WHAT THE TASK REQUIRES =
Only the lines containing the string "parameter" are needed; copy all of them from the listing.
*** PROVIDED ENTRIES ***
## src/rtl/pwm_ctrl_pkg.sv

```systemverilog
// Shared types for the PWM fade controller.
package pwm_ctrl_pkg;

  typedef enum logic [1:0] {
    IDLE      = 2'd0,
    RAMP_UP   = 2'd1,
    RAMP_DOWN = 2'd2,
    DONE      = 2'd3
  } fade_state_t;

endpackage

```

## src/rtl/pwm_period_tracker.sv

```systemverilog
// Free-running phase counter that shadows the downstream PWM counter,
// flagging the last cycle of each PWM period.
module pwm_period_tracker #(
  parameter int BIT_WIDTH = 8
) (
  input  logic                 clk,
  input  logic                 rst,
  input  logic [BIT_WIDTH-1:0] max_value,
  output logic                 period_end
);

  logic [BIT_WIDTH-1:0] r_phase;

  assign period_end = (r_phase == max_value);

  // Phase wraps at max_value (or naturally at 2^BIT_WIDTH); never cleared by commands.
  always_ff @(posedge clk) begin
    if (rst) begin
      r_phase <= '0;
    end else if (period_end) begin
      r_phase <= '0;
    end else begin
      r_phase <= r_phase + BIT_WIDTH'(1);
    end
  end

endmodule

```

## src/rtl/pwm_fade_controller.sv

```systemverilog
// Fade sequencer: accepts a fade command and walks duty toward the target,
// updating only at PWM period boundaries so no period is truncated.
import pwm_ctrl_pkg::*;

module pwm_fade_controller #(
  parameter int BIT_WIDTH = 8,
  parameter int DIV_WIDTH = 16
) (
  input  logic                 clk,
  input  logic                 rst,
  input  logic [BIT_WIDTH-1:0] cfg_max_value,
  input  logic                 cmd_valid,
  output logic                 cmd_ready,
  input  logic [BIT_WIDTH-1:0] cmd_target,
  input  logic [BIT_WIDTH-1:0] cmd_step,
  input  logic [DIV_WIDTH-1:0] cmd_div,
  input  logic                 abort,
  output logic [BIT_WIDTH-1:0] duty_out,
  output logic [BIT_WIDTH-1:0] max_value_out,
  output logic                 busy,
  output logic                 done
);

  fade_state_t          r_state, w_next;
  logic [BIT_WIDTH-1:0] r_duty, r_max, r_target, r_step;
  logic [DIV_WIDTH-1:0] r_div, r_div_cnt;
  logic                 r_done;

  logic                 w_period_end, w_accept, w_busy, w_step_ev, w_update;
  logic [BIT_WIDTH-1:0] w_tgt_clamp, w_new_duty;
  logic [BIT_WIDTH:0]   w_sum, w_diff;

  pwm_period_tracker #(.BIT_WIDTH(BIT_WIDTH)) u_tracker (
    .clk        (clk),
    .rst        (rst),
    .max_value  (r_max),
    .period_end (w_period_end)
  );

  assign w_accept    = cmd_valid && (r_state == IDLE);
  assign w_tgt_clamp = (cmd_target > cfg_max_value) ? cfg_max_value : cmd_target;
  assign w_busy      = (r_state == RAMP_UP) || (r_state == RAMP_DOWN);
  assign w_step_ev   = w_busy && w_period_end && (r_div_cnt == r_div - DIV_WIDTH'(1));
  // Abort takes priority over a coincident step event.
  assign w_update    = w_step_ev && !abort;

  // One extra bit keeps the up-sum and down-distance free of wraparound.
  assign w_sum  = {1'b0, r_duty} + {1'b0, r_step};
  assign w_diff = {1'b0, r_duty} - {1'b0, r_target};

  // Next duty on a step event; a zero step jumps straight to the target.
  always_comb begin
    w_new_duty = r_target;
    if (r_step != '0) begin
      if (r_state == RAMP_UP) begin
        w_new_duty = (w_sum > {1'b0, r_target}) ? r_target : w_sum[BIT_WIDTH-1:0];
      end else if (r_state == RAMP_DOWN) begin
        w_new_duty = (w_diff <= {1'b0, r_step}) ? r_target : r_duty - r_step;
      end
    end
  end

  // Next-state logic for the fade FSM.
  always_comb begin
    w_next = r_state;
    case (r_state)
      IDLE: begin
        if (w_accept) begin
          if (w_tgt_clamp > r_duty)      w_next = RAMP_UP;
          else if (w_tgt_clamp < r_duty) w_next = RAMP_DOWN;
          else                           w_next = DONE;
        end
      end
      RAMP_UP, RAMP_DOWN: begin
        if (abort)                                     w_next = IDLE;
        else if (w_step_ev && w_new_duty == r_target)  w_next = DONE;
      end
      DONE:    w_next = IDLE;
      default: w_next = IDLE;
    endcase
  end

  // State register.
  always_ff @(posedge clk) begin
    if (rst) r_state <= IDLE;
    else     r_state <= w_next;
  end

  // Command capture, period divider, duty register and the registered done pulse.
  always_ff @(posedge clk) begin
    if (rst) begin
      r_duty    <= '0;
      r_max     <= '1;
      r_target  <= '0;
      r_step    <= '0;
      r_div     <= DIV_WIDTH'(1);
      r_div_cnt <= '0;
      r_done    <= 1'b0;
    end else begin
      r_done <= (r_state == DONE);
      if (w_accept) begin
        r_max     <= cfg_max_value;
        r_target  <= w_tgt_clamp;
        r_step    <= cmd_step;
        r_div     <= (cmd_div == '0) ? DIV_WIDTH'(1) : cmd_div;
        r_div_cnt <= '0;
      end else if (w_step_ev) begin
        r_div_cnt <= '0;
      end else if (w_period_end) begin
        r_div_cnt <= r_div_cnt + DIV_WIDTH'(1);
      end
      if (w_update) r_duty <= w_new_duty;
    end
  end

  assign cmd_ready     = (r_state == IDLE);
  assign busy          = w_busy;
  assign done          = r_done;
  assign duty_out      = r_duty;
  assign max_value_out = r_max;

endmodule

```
*** End of PROVIDED ENTRIES ***
ANSWER TO THIS PROBLEM =
  parameter int BIT_WIDTH = 8
  parameter int BIT_WIDTH = 8,
  parameter int DIV_WIDTH = 16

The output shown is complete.